Using cosine distance with scikit learn KNeighborsClassifier

The cosine similarity is generally defined as xT y / (||x|| * ||y||), and outputs 1 if they are the same and goes to -1 if they are completely different. This definition is not technically a metric, and so you can't use accelerating structures like ball and kd trees with it. If you force scikit learn to use the brute force approach, you should be able to use it as a distance if you pass it your own custom distance metric object. There are methods of transforming the cosine similarity into a valid distance metric if you would like to use ball trees (you can find one in the JSAT library)

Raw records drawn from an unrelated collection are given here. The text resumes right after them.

<file path="src/hdl/rwl_pkg.sv">
package rwl_pkg;

  localparam int NUM_LOCKS  = 16;
  localparam int ID_BITS    = $clog2(NUM_LOCKS);
  localparam int COUNT_BITS = 8;
  localparam int EPOCH_BITS = 16;
  localparam int ACT_BITS   = 3;
  localparam int STAT_BITS  = 2;

  localparam logic [COUNT_BITS-1:0] CNT_ALL = '1;

  typedef enum logic [ACT_BITS-1:0] {
    ACT_RD_ACQ = 3'd0,
    ACT_WR_ACQ = 3'd1,
    ACT_RD_REL = 3'd2,
    ACT_WR_REL = 3'd3,
    ACT_RD_TMO = 3'd4,
    ACT_WR_TMO = 3'd5
  } action_t;

  typedef enum logic [STAT_BITS-1:0] {
    ST_OK      = 2'd0,
    ST_WAIT    = 2'd1,
    ST_INVALID = 2'd2,
    ST_TIMEOUT = 2'd3
  } status_t;

  typedef struct packed {
    logic                  ww;
    logic                  rw;
    logic [COUNT_BITS-1:0] cnt;
    logic [EPOCH_BITS-1:0] epoch;
  } lock_state_t;

  typedef struct packed {
    lock_state_t nxt;
    status_t     status;
    logic        wake_r;
    logic        wake_w;
  } lock_upd_t;

endpackage

</file>
<file path="src/hdl/reader_writer_lock_table_top.sv">
// table of reader-writer locks, one lock word per request
// input channel: in_valid/in_stall carry action and lock_id; a word is taken
// when in_valid is high and in_stall low
// output channel: out_valid/out_stall carry status, wake pulses, the lock's
// epoch and its state after the update
// lock state sits in one synchronous ram; the entry is read when a word is
// taken, then updated and written back when the update stage fires
// out_valid rises once the update stage hands its word to the output register
// throughput: one word per cycle while out_stall is low, set by the single
// ram read-modify-write; a write-back to the same lock as the next word is
// forwarded from a copy of the last written entry
// when out_stall holds the output register the update stage waits, and
// in_stall rises once that stage is also full
// reset (rst, synchronous) clears the per-entry valid flags, so every lock
// reads as free with epoch zero; no clearing pass is needed
module reader_writer_lock_table_top (
  input  logic                          clk,
  input  logic                          rst,
  input  logic                          in_valid,
  output logic                          in_stall,
  input  logic [rwl_pkg::ACT_BITS-1:0]  action,
  input  logic [rwl_pkg::ID_BITS-1:0]   lock_id,
  output logic                          out_valid,
  input  logic                          out_stall,
  output logic [rwl_pkg::STAT_BITS-1:0] status,
  output logic                          rd_wake,
  output logic                          wr_wake,
  output logic [rwl_pkg::EPOCH_BITS-1:0] writer_epoch,
  output logic [rwl_pkg::COUNT_BITS-1:0] reader_count,
  output logic                          write_locked,
  output logic                          readers_waiting,
  output logic                          writers_waiting
);
  import rwl_pkg::*;

  lock_state_t mem [NUM_LOCKS];
  logic [NUM_LOCKS-1:0] vbits;

  lock_state_t           rd_q;
  lock_state_t           last;
  lock_state_t           cur;
  lock_upd_t             upd;
  logic                  s2_valid;
  logic [ID_BITS-1:0]    s2_id;
  logic [ACT_BITS-1:0]   s2_act;
  logic                  s2_fwd;
  logic                  s2_vld;
  logic                  s2_fire;
  logic                  in_acc;

  assign s2_fire  = s2_valid && (!out_valid || !out_stall);
  assign in_stall = s2_valid && !s2_fire;
  assign in_acc   = in_valid && !in_stall;

  // never-written entries read as a free lock
  always_comb begin
    if (s2_fwd) begin
      cur = last;
    end else if (s2_vld) begin
      cur = rd_q;
    end else begin
      cur = '0;
    end
  end

  rwl_update u_update (
    .action (s2_act),
    .cur    (cur),
    .upd    (upd)
  );

  always_ff @(posedge clk) begin
    if (in_acc) begin
      rd_q <= mem[lock_id];
    end
    if (s2_fire) begin
      mem[s2_id] <= upd.nxt;
    end
  end

  always_ff @(posedge clk) begin
    if (rst) begin
      s2_valid  <= 1'b0;
      out_valid <= 1'b0;
      vbits     <= '0;
    end else begin
      if (in_acc) begin
        s2_valid <= 1'b1;
      end else if (s2_fire) begin
        s2_valid <= 1'b0;
      end
      if (s2_fire) begin
        out_valid    <= 1'b1;
        vbits[s2_id] <= 1'b1;
      end else if (!out_stall) begin
        out_valid <= 1'b0;
      end
    end
  end

  always_ff @(posedge clk) begin
    if (in_acc) begin
      s2_id  <= lock_id;
      s2_act <= action;
      // ram read races the write-back of the same lock
      s2_fwd <= s2_fire && (s2_id == lock_id);
      s2_vld <= vbits[lock_id];
    end
    if (s2_fire) begin
      last            <= upd.nxt;
      status          <= upd.status;
      rd_wake         <= upd.wake_r;
      wr_wake         <= upd.wake_w;
      writer_epoch    <= upd.nxt.epoch;
      reader_count    <= (upd.nxt.cnt == CNT_ALL) ? '0 : upd.nxt.cnt;
      write_locked    <= (upd.nxt.cnt == CNT_ALL);
      readers_waiting <= upd.nxt.rw;
      writers_waiting <= upd.nxt.ww;
    end
  end

  a_stall_needs_busy_stage: assert property (@(posedge clk) disable iff (rst)
    in_stall |-> (s2_valid && out_valid && out_stall))
    else $error("input stalled without a blocked update stage");

  a_entry_marked_written: assert property (@(posedge clk) disable iff (rst)
    s2_fire |=> vbits[$past(s2_id)])
    else $error("written lock entry not marked valid");

  a_locked_has_no_readers: assert property (@(posedge clk) disable iff (rst)
    out_valid |-> !(write_locked && (reader_count != '0)))
    else $error("write locked result reports readers");

  a_wait_without_wake: assert property (@(posedge clk) disable iff (rst)
    (out_valid && (status == ST_WAIT)) |-> (!rd_wake && !wr_wake))
    else $error("must-wait result carries a wake");

endmodule

</file>
<file path="src/hdl/rwl_update.sv">
module rwl_update (
  input  logic [rwl_pkg::ACT_BITS-1:0] action,
  input  rwl_pkg::lock_state_t         cur,
  output rwl_pkg::lock_upd_t           upd
);
  import rwl_pkg::*;

  logic wlocked;

  assign wlocked = (cur.cnt == CNT_ALL);

  always_comb begin
    upd.nxt    = cur;
    upd.status = ST_OK;
    upd.wake_r = 1'b0;
    upd.wake_w = 1'b0;
    case (action)
      ACT_RD_ACQ: begin
        if (!cur.ww && (cur.cnt < (CNT_ALL - COUNT_BITS'(1)))) begin
          upd.nxt.cnt = cur.cnt + COUNT_BITS'(1);
        end else begin
          upd.nxt.rw = 1'b1;
          upd.status = ST_WAIT;
        end
      end
      ACT_WR_ACQ: begin
        if (cur.cnt == '0) begin
          upd.nxt.cnt = CNT_ALL;
        end else begin
          upd.nxt.ww = 1'b1;
          upd.status = ST_WAIT;
        end
      end
      ACT_RD_REL: begin
        if (wlocked || (cur.cnt == '0)) begin
          upd.status = ST_INVALID;
        end else begin
          upd.nxt.cnt = cur.cnt - COUNT_BITS'(1);
          // last reader out: writers take priority
          if (cur.cnt == COUNT_BITS'(1)) begin
            if (cur.ww) begin
              upd.nxt.ww = 1'b0;
              upd.wake_w = 1'b1;
            end else if (cur.rw) begin
              upd.nxt.rw = 1'b0;
              upd.wake_r = 1'b1;
            end
          end
        end
      end
      ACT_WR_REL: begin
        if (!wlocked) begin
          upd.status = ST_INVALID;
        end else begin
          upd.nxt.cnt = '0;
          if (cur.rw) begin
            upd.nxt.rw = 1'b0;
            upd.wake_r = 1'b1;
          end else if (cur.ww) begin
            upd.nxt.ww = 1'b0;
            upd.wake_w = 1'b1;
          end
        end
      end
      ACT_RD_TMO: begin
        upd.status = ST_TIMEOUT;
        if (cur.rw) begin
          upd.nxt.rw = 1'b0;
          upd.wake_r = 1'b1;
          // writers flag stays set, only a wake goes out
          if (!wlocked && cur.ww) begin
            upd.wake_w = 1'b1;
          end
        end
      end
      ACT_WR_TMO: begin
        upd.status = ST_TIMEOUT;
        if (cur.ww) begin
          upd.nxt.ww = 1'b0;
          upd.wake_w = 1'b1;
          if (!wlocked && cur.rw && (cur.cnt == '0)) begin
            upd.wake_r = 1'b1;
          end
        end
      end
      default: begin
        upd.status = ST_INVALID;
      end
    endcase
    upd.nxt.epoch = cur.epoch + EPOCH_BITS'(upd.wake_w);
  end

endmodule

</file>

Notice though, that xT y / (||x|| * ||y||) = (x/||x||)T (y/||y||). The euclidean distance can be equivalently written as sqrt(xTx + yTy − 2 xTy). If we normalize every datapoint before giving it to the KNeighborsClassifier, then x^T x = 1 for all x. So the euclidean distance will degrade to sqrt(2 − 2x^T y). For completely the same inputs, we would get sqrt(2-2*1) = 0 and for complete opposites sqrt(2-2*-1)= 2. And it is clearly a simple shape, so you can get the same ordering as the cosine distance by normalizing your data and then using the euclidean distance. So long as you use the uniform weights option, the results will be identical to having used a correct Cosine Distance.


KNN family class constructors have a parameter called metric, you can switch between different distance metrics you want to use in nearest neighbour model. A list of available distance metrics can be found here

If you want to use cosine metric for ranking and classification problem, you can use norm 2 Euclidean distance on normalized feature vector, that gives you same ranking/classification (predictions that made by argmax or argmin operations) results.